May was a month of decisions for me, especially relating to my work/professional life. After spending almost a year juggling 5 contracts with 5 different organisations - the theory being that I could fit all those obligations around my children more easily than I could a ''full time'' job, I came to the conclusion that something had to give.
I like to be busy really I do, but things had gotten crazy. Add in after school activities like swimming and dancing, and not helped by the end of daylight saving, I was absolutely sick of having to push kids out the door in the morning, and often be arriving home in the dark- and sometime having to go back out again for meetings more than one evening a week. My own interests started taking a back seat - to the extent that I had almost lost interest in the things that were once my passions.
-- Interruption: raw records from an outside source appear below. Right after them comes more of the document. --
### src/rtl/evt_irq_pkg.sv
package evt_irq_pkg;

    // Register byte offsets
    localparam int OFS_CTRL   = 'h00;
    localparam int OFS_MASK   = 'h04;
    localparam int OFS_MASKED = 'h08;
    localparam int OFS_RAW    = 'h0C;
    localparam int OFS_CARD   = 'h10;

    typedef struct packed {
        logic ctrl;
        logic mask;
        logic clr;
    } wr_sel_t;

    typedef enum logic [2:0] {
        RD_NONE,
        RD_CTRL,
        RD_MASK,
        RD_MASKED,
        RD_RAW,
        RD_CARD
    } rd_sel_t;

endpackage

### src/rtl/evt_irq_decode.sv
module evt_irq_decode
    import evt_irq_pkg::*;
#(
    parameter int ADDR_W = 8
) (
    input  logic              wr_i,
    input  logic [ADDR_W-1:0] addr_i,
    output wr_sel_t           wr_sel_o,
    output rd_sel_t           rd_sel_o
);

    always_comb begin
        wr_sel_o = '0;
        rd_sel_o = RD_NONE;
        if (addr_i == ADDR_W'(OFS_CTRL)) begin
            rd_sel_o      = RD_CTRL;
            wr_sel_o.ctrl = wr_i;
        end else if (addr_i == ADDR_W'(OFS_MASK)) begin
            rd_sel_o      = RD_MASK;
            wr_sel_o.mask = wr_i;
        end else if (addr_i == ADDR_W'(OFS_MASKED)) begin
            rd_sel_o     = RD_MASKED;
            wr_sel_o.clr = wr_i;
        end else if (addr_i == ADDR_W'(OFS_RAW)) begin
            rd_sel_o     = RD_RAW;
            wr_sel_o.clr = wr_i;
        end else if (addr_i == ADDR_W'(OFS_CARD)) begin
            rd_sel_o = RD_CARD;
        end
    end

endmodule

### src/rtl/evt_irq_status.sv
module evt_irq_status #(
    parameter int REG_W   = 32,
    localparam int NUM_EVT = REG_W - 2,
    localparam int INS_BIT = REG_W - 2,
    localparam int REM_BIT = REG_W - 1
) (
    input  logic               clk,
    input  logic               rst_n,
    input  logic [NUM_EVT-1:0] evt_i,
    input  logic               card_ins_i,
    input  logic               card_rem_i,
    input  logic               clr_i,
    input  logic [REG_W-1:0]   wdata_i,
    output logic [REG_W-1:0]   raw_o,
    output logic               present_o
);

    typedef struct packed {
        logic [REG_W-1:0] raw;
        logic             present;
    } st_t;

    st_t st_d, st_q;

    always_comb begin
        st_d = st_q;
        // Clear first, then apply the set sources so they win a collision
        if (clr_i) begin
            st_d.raw = st_d.raw & ~wdata_i;
        end
        st_d.raw = st_d.raw | REG_W'(evt_i);
        if (card_rem_i) begin
            st_d.raw[REM_BIT] = 1'b1;
            st_d.raw[INS_BIT] = 1'b0;
            st_d.present      = 1'b0;
        end else if (card_ins_i) begin
            st_d.raw[INS_BIT] = 1'b1;
            st_d.raw[REM_BIT] = 1'b0;
            st_d.present      = 1'b1;
        end
    end

    always_ff @(posedge clk or negedge rst_n) begin
        if (!rst_n) begin
            st_q <= '0;
        end else begin
            st_q <= st_d;
        end
    end

    assign raw_o     = st_q.raw;
    assign present_o = st_q.present;

    assert_evt_sticky_R2: assert property (@(posedge clk) disable iff (!rst_n)
        (|evt_i) |=> ((raw_o[NUM_EVT-1:0] & $past(evt_i)) == $past(evt_i)));

    assert_set_beats_clr_R5: assert property (@(posedge clk) disable iff (!rst_n)
        (clr_i && (|(evt_i & wdata_i[NUM_EVT-1:0])))
        |=> ((raw_o[NUM_EVT-1:0] & $past(evt_i & wdata_i[NUM_EVT-1:0])) != '0));

    assert_w1c_R4: assert property (@(posedge clk) disable iff (!rst_n)
        (clr_i && !(|evt_i) && !card_ins_i && !card_rem_i)
        |=> ((raw_o & $past(wdata_i)) == '0));

    assert_insert_R6: assert property (@(posedge clk) disable iff (!rst_n)
        (card_ins_i && !card_rem_i) |=> (present_o && raw_o[INS_BIT] && !raw_o[REM_BIT]));

    assert_remove_R7: assert property (@(posedge clk) disable iff (!rst_n)
        card_rem_i |=> (!present_o && raw_o[REM_BIT] && !raw_o[INS_BIT]));

    assert_card_excl_R7: assert property (@(posedge clk) disable iff (!rst_n)
        !(raw_o[INS_BIT] && raw_o[REM_BIT]));

endmodule

### src/rtl/evt_irq_cfg.sv
module evt_irq_cfg #(
    parameter int REG_W    = 32,
    parameter int EN_BIT   = 4,
    parameter int RST_BITS = 3
) (
    input  logic             clk,
    input  logic             rst_n,
    input  logic             wr_ctrl_i,
    input  logic             wr_mask_i,
    input  logic [REG_W-1:0] wdata_i,
    output logic [REG_W-1:0] ctrl_o,
    output logic [REG_W-1:0] mask_o,
    output logic             en_o
);

    localparam logic [REG_W-1:0] SELF_CLR = REG_W'((64'd1 << RST_BITS) - 64'd1);

    typedef struct packed {
        logic [REG_W-1:0] ctrl;
        logic [REG_W-1:0] mask;
    } cfg_t;

    cfg_t cfg_d, cfg_q;

    always_comb begin
        cfg_d = cfg_q;
        if (wr_ctrl_i) begin
            cfg_d.ctrl = wdata_i & ~SELF_CLR;
        end
        if (wr_mask_i) begin
            cfg_d.mask = wdata_i;
        end
    end

    always_ff @(posedge clk or negedge rst_n) begin
        if (!rst_n) begin
            cfg_q <= '0;
        end else begin
            cfg_q <= cfg_d;
        end
    end

    assign ctrl_o = cfg_q.ctrl;
    assign mask_o = cfg_q.mask;
    assign en_o   = cfg_q.ctrl[EN_BIT];

    assert_ctrl_selfclr_R8: assert property (@(posedge clk) disable iff (!rst_n)
        wr_ctrl_i |=> ((ctrl_o[RST_BITS-1:0] == '0)
                       && (ctrl_o[REG_W-1:RST_BITS] == $past(wdata_i[REG_W-1:RST_BITS]))));

    assert_mask_wr_R10: assert property (@(posedge clk) disable iff (!rst_n)
        wr_mask_i |=> (mask_o == $past(wdata_i)));

endmodule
And so, not without sadness, I resigned from one contract at the beginning of May, and from two others at the end of the month. It was in some ways a scary decision - not least because of the significant drop in income this will mean for me - and in others so easy. The appeal of working for one organisation (currently two but I'm working on that!) far outweighed the cons of holding lots of different contracts. I'm hopeful that I will now have the time - and mind space - to focus on growing my main job more meaningfully, and with any luck make more money that I was before too.
I have also given notice to a community group I have been involved in the leadership of for 7 years. That was a tough one, and I am still feeling quite conflicted about leaving for a number of reasons. My contribution is a vital part of the groups success (sounds bold but it's the truth), I really love what I do there, and I see a real need in our community for what we do. But, it's another day a week that I am committed to non-income earning activity, and the time has come to rationalise that.
In terms of my own career path and goals, I need to be focused and ensure that my time is being spent in the right places and with the right people. I'm enjoying going to events I once would never have even known about - even though I can't abide small talk I'm getting better at it. I am getting to shape my own role and see some good outcomes from my efforts.
I'm hoping that this redefinition will make me a better mother, a better employee, a better boss, a better person. Time will tell.
Do you ever feel like you are burning the candle at both ends, and sometimes in the middle as well? What do you do about it?